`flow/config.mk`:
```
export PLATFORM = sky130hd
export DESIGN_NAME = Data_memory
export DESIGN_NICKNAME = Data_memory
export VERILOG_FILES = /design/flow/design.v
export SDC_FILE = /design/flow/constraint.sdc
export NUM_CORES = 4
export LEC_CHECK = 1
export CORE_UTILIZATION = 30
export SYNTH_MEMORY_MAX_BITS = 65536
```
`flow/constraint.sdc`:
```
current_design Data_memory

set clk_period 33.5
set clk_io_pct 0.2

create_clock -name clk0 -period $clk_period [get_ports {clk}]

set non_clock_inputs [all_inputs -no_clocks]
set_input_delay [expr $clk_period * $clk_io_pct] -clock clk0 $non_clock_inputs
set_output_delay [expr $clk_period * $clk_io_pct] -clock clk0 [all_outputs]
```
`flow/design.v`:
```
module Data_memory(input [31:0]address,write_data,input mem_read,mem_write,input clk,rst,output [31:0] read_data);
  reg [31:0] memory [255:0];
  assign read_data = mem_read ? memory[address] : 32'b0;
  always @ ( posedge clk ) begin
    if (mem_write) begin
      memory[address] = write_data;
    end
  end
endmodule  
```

#####

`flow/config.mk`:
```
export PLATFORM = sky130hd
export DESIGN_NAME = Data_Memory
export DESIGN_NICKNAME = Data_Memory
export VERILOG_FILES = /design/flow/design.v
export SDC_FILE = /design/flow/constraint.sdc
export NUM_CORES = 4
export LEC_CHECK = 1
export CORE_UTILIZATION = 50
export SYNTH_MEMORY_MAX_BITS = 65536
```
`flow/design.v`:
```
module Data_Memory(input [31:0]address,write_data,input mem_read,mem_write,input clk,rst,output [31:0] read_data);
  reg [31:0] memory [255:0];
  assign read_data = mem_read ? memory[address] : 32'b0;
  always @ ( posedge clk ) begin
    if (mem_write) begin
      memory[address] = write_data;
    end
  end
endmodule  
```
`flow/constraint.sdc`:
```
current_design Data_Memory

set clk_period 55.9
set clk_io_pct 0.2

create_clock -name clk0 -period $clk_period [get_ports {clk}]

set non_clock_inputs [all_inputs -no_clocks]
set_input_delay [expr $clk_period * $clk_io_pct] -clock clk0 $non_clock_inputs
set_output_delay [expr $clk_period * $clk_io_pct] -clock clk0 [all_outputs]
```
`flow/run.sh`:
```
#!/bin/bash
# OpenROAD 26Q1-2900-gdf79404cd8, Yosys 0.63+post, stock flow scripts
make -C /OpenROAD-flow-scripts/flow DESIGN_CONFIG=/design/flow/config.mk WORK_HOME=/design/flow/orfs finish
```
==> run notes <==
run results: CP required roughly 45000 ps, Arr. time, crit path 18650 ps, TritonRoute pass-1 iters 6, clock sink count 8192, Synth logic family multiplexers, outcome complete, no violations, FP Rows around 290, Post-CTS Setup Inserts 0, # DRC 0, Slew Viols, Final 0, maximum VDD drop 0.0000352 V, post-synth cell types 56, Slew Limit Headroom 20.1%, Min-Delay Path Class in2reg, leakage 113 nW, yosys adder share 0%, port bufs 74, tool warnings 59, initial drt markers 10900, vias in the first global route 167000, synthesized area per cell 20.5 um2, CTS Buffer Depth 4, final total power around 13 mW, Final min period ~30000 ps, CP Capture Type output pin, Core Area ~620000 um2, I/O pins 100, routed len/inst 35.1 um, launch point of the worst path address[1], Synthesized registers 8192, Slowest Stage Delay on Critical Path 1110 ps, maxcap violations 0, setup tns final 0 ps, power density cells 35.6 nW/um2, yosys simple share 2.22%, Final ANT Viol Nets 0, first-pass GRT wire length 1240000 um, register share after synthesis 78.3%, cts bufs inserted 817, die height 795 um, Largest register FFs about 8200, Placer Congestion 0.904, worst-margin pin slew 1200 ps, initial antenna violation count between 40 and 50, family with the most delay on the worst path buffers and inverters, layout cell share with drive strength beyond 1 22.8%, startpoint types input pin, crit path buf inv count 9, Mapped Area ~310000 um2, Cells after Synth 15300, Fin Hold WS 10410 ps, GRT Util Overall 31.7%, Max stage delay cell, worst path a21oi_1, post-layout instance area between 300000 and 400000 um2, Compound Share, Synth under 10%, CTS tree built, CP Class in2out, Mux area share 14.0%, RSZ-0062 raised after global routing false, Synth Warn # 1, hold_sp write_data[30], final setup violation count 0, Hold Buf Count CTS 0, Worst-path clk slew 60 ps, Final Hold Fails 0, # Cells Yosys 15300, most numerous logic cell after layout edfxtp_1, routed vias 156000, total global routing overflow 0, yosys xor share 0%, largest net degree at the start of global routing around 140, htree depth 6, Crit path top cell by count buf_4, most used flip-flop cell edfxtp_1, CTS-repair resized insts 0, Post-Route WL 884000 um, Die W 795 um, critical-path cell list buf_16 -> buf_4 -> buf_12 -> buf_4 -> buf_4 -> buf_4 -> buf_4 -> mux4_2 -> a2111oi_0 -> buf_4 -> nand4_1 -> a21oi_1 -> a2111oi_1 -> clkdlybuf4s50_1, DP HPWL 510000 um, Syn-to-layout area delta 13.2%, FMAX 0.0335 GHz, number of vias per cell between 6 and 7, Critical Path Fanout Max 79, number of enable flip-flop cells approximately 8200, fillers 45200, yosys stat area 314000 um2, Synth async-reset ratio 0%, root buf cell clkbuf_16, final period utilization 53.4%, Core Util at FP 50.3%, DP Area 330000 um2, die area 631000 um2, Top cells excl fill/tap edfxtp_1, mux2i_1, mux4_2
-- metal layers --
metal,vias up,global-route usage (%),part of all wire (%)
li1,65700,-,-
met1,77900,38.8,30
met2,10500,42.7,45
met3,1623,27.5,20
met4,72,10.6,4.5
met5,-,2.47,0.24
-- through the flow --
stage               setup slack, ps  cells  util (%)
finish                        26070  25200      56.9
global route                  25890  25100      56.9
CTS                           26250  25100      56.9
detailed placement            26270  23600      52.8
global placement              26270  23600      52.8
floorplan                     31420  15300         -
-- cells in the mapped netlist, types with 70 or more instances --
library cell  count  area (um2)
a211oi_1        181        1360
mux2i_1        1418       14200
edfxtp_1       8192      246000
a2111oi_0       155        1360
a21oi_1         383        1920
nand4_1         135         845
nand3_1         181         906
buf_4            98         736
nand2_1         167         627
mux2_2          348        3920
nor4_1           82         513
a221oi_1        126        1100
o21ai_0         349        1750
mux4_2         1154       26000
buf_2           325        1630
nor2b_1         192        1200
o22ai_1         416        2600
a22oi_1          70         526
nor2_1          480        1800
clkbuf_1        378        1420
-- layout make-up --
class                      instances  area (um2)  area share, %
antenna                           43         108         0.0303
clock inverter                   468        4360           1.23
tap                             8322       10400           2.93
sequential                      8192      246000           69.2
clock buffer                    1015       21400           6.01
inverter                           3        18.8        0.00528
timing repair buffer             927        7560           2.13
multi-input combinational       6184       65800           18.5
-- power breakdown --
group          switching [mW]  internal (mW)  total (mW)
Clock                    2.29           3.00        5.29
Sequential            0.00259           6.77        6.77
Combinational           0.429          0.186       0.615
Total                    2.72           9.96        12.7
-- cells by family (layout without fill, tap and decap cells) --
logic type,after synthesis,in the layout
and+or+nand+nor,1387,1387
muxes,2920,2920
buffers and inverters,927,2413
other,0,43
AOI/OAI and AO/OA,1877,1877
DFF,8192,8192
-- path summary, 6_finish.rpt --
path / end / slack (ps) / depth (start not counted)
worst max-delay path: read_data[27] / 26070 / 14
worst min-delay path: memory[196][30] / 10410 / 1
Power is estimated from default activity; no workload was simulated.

#####

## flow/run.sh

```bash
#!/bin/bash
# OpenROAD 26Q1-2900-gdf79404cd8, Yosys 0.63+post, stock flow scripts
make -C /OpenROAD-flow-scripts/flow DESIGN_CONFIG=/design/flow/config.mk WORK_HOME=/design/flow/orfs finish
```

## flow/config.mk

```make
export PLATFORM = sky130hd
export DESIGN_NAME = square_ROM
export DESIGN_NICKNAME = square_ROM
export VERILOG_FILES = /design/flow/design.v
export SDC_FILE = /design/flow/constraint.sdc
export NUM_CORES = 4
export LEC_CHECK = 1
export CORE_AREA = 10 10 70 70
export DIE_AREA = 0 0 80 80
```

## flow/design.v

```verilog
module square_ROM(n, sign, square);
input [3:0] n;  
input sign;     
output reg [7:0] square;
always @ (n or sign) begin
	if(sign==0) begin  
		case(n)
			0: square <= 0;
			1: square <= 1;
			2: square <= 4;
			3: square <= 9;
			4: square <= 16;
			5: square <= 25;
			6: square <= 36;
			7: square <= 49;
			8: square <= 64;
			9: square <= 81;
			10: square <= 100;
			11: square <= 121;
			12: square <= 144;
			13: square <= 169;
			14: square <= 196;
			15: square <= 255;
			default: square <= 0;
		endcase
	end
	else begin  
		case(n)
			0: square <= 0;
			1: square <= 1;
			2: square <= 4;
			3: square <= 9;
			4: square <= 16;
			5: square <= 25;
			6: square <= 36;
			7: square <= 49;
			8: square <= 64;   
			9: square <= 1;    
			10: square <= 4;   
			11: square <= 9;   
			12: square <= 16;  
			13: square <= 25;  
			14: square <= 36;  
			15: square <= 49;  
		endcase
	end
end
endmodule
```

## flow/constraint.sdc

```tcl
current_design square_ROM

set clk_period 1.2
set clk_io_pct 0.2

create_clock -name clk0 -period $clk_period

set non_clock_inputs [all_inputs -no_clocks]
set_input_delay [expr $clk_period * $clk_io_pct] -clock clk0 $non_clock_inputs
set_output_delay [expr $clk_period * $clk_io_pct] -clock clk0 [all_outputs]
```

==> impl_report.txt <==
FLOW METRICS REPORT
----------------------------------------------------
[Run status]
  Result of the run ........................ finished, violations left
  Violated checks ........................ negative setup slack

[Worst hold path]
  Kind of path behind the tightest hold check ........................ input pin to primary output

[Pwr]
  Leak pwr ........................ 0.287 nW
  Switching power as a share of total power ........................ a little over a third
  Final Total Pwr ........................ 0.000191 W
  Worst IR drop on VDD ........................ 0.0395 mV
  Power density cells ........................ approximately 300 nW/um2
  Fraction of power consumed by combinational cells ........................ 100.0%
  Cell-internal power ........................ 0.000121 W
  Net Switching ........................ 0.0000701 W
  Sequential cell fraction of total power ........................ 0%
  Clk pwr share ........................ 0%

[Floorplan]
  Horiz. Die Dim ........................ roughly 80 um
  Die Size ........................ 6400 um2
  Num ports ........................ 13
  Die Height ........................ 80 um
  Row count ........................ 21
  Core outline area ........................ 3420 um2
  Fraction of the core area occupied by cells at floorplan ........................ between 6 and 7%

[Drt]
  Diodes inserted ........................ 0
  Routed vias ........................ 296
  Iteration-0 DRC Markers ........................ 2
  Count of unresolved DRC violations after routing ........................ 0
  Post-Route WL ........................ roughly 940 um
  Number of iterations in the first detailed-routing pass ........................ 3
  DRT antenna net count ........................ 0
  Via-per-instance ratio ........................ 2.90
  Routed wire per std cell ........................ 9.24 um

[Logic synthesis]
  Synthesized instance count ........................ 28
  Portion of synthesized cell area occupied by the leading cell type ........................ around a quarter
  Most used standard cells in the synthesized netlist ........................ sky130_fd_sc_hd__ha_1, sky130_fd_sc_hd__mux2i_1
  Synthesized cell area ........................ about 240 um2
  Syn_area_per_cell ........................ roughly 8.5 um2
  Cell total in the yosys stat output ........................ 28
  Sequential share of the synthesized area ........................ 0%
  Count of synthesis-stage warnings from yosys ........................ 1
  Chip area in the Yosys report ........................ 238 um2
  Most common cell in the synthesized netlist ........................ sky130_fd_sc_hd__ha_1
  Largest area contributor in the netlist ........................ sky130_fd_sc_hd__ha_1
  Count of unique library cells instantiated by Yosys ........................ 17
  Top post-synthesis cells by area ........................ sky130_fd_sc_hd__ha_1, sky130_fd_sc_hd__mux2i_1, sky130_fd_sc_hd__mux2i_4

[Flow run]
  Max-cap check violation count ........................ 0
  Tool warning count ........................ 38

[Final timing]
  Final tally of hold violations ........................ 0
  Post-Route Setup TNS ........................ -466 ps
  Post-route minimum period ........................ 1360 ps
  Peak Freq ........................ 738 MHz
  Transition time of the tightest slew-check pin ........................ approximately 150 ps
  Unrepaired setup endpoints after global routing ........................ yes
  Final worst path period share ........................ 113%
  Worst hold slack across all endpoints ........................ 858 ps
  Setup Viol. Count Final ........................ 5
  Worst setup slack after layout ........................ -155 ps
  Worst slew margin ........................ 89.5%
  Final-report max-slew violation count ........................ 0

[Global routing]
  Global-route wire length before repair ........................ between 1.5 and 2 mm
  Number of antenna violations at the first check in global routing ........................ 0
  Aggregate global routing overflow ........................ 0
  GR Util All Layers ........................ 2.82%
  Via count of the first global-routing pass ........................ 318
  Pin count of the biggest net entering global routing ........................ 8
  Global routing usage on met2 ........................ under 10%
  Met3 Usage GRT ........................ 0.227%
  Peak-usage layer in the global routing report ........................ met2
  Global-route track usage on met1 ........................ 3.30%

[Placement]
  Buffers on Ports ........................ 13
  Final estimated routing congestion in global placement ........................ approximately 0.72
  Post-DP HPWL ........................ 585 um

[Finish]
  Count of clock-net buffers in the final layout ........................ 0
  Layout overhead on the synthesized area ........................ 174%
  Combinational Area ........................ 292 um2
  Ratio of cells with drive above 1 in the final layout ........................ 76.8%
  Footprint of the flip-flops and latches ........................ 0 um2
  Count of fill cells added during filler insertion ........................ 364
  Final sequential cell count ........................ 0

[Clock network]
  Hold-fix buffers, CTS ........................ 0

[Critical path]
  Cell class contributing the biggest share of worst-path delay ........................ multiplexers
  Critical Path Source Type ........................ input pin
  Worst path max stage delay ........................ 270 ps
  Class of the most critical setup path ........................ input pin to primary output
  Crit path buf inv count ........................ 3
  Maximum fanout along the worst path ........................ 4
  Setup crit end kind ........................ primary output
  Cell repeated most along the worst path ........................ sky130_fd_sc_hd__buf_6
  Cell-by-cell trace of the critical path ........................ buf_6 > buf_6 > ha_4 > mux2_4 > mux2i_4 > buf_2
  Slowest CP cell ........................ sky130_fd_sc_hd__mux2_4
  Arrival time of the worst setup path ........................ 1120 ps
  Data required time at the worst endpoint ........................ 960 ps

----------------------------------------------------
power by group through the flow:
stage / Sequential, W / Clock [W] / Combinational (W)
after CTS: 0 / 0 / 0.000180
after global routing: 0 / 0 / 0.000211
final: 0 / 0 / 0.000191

#####

Activity: Could you return exactly the stretch of the data above that starts at the line with "worst min-delay path: memory[196][30]" and ends at the line with "Power is estimated", both lines included?

Answer to the exercise:
worst min-delay path: memory[196][30] / 10410 / 1
Power is estimated from default activity; no workload was simulated.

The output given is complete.